Afghan Taliban leader Mullah Baradar whose release President Karzai wants from Pakistan in the hopes of reviving the peace talks.


By Salman Siddiqui/Staff Reporter



The Afghan Taliban have expressed cautious optimism on the news of the release of seven Taliban prisoners held in Pakistan.
Islamabad yesterday released the seven senior members of the Taliban, a move generally believed to be helpful in pushing the peace process forward.
“For outsiders,  it is difficult to know the motives of the prisoners release. It is a good step.  But this is only one side of the coin. There is another side of the coin,” a highly-placed Taliban source yesterday told Gulf Times  on condition of anonymity.
Among the freed  group of the Afghan Taliban was  a prominent commander, Mansoor Dadullah.

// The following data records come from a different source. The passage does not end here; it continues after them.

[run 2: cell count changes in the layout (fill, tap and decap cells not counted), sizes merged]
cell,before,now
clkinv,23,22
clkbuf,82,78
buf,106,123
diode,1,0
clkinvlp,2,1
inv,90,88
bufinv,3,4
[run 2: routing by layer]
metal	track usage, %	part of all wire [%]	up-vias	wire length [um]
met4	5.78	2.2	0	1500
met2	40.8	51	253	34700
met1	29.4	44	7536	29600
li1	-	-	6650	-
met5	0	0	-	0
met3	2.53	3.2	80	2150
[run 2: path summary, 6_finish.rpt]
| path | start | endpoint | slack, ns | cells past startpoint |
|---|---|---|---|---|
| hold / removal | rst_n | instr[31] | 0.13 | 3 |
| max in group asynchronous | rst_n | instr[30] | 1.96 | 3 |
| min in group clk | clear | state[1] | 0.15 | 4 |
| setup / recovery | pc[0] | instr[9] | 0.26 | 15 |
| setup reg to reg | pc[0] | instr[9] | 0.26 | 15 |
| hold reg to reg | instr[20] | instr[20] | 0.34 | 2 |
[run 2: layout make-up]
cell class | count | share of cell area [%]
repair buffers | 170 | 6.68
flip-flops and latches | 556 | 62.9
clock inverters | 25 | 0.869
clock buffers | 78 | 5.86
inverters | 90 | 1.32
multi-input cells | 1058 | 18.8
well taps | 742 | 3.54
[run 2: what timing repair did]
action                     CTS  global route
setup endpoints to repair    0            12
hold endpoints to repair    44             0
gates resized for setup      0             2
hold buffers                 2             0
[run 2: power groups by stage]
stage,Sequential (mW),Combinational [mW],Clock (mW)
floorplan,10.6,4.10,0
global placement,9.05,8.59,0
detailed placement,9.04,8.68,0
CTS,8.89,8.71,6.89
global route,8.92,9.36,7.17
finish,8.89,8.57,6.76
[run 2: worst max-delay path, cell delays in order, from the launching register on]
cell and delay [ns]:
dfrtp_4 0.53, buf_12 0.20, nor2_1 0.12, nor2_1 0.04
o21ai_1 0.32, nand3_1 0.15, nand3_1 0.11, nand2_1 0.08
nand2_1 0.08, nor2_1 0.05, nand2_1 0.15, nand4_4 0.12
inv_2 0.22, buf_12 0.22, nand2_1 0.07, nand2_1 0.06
### src/rtl/pcm_to_i2s_clock_gen.sv
// Purpose : bclk / ws / bit-position generator for the I2S transmitter.
// Latency : bclk toggles every CLK_DIV clk; strobes are combinational for the current clk.
// Backpr. : none; runs freely while i_run=1, held at zero otherwise.
// Ports   : i_run (FSM in RUN), o_bclk, o_ws (registered), o_p_next (bit position after
//           the pending fall), o_fall_strobe (this clk drops bclk), o_frame_wrap (fall that wraps p).
module pcm_to_i2s_clock_gen
  import pcm_to_i2s_pkg::*;
#(
  parameter  int SLOT_BITS = SLOT_BITS_DEF,
  parameter  int CLK_DIV   = CLK_DIV_DEF,
  localparam int P_W       = cnt_width(2 * SLOT_BITS),
  localparam int DIV_W     = cnt_width(CLK_DIV)
) (
  input  logic           clk,
  input  logic           reset,
  input  logic           i_run,
  output logic           o_bclk,
  output logic           o_ws,
  output logic [P_W-1:0] o_p_next,
  output logic           o_fall_strobe,
  output logic           o_frame_wrap
);

  logic [DIV_W-1:0] r_div_cnt;
  logic             r_bclk;
  logic             r_ws;
  logic [P_W-1:0]   r_p;

  logic             w_tc;
  logic             w_fall;
  logic             w_wrap;
  logic [P_W-1:0]   w_p_next;

  assign w_tc     = (r_div_cnt == DIV_W'(CLK_DIV - 1));
  assign w_fall   = i_run & w_tc & r_bclk;
  assign w_wrap   = w_fall & (r_p == P_W'(2 * SLOT_BITS - 1));
  assign w_p_next = w_wrap ? '0 : (r_p + P_W'(1));

  // Leaving RUN always happens on a wrap, where every counter lands on zero by
  // itself; forcing zeros while idle also makes the next frame start clean.
  always_ff @(posedge clk or posedge reset) begin
    if (reset) begin
      r_div_cnt <= '0;
      r_bclk    <= 1'b0;
      r_ws      <= 1'b0;
      r_p       <= '0;
    end else if (!i_run) begin
      r_div_cnt <= '0;
      r_bclk    <= 1'b0;
      r_ws      <= 1'b0;
      r_p       <= '0;
    end else begin
      if (w_tc) begin
        r_div_cnt <= '0;
        r_bclk    <= ~r_bclk;
      end else begin
        r_div_cnt <= r_div_cnt + DIV_W'(1);
      end
      if (w_fall) begin
        r_p  <= w_p_next;
        r_ws <= (w_p_next >= P_W'(SLOT_BITS));
      end
    end
  end

  assign o_bclk        = r_bclk;
  assign o_ws          = r_ws;
  assign o_p_next      = w_p_next;
  assign o_fall_strobe = w_fall;
  assign o_frame_wrap  = w_wrap;

endmodule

The Pakistani foreign ministry gave the   names of the others as Saeed Wali, Abdul Manan, Karim Agha, Sher Afzal, Gul Mohamed and Mohamed Zai.
Afghan President Hamid Karzai had visited Pakistan  on August 26 and called for the release of senior Afghan Taliban prisoners in order to facilitate the stalled peace process which broke down in Qatar almost immediately after the militant group launched an international office in Doha.

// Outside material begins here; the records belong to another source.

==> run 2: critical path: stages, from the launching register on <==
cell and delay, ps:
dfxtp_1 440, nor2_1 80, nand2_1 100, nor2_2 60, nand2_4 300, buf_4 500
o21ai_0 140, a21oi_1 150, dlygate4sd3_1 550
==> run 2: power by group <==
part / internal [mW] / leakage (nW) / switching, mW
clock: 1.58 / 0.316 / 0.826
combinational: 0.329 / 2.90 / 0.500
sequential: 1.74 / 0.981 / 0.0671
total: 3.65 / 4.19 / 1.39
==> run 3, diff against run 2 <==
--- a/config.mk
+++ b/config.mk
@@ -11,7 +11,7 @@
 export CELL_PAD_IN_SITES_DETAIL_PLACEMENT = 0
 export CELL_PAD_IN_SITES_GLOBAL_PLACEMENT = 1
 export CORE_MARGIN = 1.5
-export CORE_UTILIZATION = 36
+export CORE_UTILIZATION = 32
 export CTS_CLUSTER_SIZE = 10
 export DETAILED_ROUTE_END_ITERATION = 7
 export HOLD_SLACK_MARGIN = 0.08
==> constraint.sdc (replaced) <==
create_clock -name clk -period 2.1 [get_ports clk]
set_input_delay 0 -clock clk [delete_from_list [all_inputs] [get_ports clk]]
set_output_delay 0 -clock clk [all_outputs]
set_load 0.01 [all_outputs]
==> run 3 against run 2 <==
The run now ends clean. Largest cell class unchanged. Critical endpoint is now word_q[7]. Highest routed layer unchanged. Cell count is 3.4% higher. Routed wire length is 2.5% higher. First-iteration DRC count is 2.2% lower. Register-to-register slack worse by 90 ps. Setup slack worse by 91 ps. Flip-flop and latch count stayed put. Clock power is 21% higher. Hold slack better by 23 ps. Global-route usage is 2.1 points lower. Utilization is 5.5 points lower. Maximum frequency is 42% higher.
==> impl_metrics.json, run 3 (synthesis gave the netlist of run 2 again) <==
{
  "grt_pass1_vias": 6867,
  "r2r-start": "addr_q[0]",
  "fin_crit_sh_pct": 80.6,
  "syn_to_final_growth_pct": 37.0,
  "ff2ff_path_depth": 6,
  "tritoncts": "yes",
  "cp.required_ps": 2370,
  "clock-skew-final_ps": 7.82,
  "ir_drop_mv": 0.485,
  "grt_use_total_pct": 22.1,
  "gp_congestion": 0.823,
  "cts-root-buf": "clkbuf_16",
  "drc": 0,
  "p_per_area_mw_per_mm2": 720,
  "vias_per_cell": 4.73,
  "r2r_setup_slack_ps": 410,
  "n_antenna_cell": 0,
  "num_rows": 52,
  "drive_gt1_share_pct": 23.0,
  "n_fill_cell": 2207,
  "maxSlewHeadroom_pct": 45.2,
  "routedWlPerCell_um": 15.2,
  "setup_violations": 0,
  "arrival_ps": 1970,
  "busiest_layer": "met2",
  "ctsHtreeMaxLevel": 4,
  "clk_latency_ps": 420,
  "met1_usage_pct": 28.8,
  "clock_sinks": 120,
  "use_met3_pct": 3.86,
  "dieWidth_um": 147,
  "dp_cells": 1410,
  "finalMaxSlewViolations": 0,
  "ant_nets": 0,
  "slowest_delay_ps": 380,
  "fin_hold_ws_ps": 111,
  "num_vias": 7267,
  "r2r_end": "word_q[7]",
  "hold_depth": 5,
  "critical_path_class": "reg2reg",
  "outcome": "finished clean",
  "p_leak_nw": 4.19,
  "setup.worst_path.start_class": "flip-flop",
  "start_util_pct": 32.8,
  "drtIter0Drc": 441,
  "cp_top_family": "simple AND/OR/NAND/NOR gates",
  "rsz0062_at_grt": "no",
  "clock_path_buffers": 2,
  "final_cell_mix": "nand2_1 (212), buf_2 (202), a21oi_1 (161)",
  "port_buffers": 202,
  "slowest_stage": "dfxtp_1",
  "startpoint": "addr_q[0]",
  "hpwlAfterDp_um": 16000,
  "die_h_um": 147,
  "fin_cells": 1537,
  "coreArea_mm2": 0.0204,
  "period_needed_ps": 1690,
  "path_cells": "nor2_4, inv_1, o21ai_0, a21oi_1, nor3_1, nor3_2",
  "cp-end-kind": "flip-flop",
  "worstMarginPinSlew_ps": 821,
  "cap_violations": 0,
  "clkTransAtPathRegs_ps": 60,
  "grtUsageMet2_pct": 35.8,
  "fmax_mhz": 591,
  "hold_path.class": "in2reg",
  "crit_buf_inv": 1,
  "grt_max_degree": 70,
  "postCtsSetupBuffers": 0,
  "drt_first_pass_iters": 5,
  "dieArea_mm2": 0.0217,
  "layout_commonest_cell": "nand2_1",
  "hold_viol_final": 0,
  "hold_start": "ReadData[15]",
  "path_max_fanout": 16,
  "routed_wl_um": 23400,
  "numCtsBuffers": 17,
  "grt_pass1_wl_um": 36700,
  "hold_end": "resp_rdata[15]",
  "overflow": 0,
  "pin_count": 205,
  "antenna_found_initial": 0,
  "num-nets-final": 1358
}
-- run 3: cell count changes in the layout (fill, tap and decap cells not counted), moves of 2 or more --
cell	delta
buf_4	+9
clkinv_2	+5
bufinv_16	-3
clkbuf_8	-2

However, it seems that the prisoners released by Pakistan were not the ones sought by the Kabul administration. In comments given to their local press, the Afghan foreign ministry termed the release “positive but small step by the Pakistani government in support of our peace efforts in Afghanistan”.
An Afghan official told Gulf Times that they were a bit disappointed with the release since almost none of them was on the list they had asked for and some were even feared to be “ghost names”.

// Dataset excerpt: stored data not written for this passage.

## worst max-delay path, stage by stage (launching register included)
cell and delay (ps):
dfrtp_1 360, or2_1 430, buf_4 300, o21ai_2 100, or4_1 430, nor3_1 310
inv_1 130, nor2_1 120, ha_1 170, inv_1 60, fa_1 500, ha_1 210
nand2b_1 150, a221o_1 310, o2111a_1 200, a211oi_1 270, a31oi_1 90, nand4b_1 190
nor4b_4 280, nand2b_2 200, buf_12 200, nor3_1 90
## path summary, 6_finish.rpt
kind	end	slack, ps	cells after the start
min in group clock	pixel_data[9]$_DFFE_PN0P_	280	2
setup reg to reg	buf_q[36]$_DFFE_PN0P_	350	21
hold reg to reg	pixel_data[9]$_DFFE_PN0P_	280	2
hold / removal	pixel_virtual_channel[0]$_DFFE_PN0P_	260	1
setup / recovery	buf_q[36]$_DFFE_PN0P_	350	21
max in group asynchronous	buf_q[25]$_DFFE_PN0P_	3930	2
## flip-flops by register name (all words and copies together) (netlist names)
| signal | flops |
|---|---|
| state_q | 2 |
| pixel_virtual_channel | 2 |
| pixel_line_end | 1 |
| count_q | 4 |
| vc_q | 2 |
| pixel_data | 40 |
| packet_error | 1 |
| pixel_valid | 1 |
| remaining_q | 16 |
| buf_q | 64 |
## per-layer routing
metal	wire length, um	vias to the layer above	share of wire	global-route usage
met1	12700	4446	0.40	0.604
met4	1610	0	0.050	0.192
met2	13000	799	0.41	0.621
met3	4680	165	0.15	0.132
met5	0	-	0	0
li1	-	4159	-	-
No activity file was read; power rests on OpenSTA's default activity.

Karzai in the past has specifically asked for the release of Taliban second-in-command Mullah Beradar, who continues to be held by Pakistan.
However, Taliban said that some of the released prisoners “had high slots” in the outfit.
In recent background interviews with Gulf Times, Taliban sources had revealed that the Afghan Taliban viewed calls for the release of their leaders held in Pakistan by President Karzai and his top aides with suspicion and termed it an attempt to create a split within their ranks.
A top Taliban source had said the call for the release of specific prisoners by the Karzai administration was an attempt to create a split within their ranks. “God willing, they will come to know that they are wrong,” he said.
In a strange twist, in recent weeks more than the Taliban, it is President Karzai, his Afghan ambassador to Pakistan and Afghan government-sponsored High Peace Council members who have been calling for the release of their enemies being allegedly detained in Pakistan.
The Taliban official further reiterated that ‘all” and not just a “specific few” of their prisoners should be released. “By releasing just a few of our people will not solve the Afghan peace process issues.”
Pakistan had also released 26 Taliban prisoners in two batches late last year, including the militants’ former justice minister, Nooruddin Turabi.
Among the current prisoners released, Mansoor Dadullah is said to be a senior Taliban commander, who took over from his brother Mullah Mansoor Dadullah after he was killed by foreign forces in Afghanistan in 2007.
He was reportedly captured from Pakistan’s restive province Balochistan a year after.
Details of other members remain sketchy. BBC Urdu reports that Gul Mohamed is in fact a member of Taliban Shura (council), while another prisoner was a former governor of Baghlan province.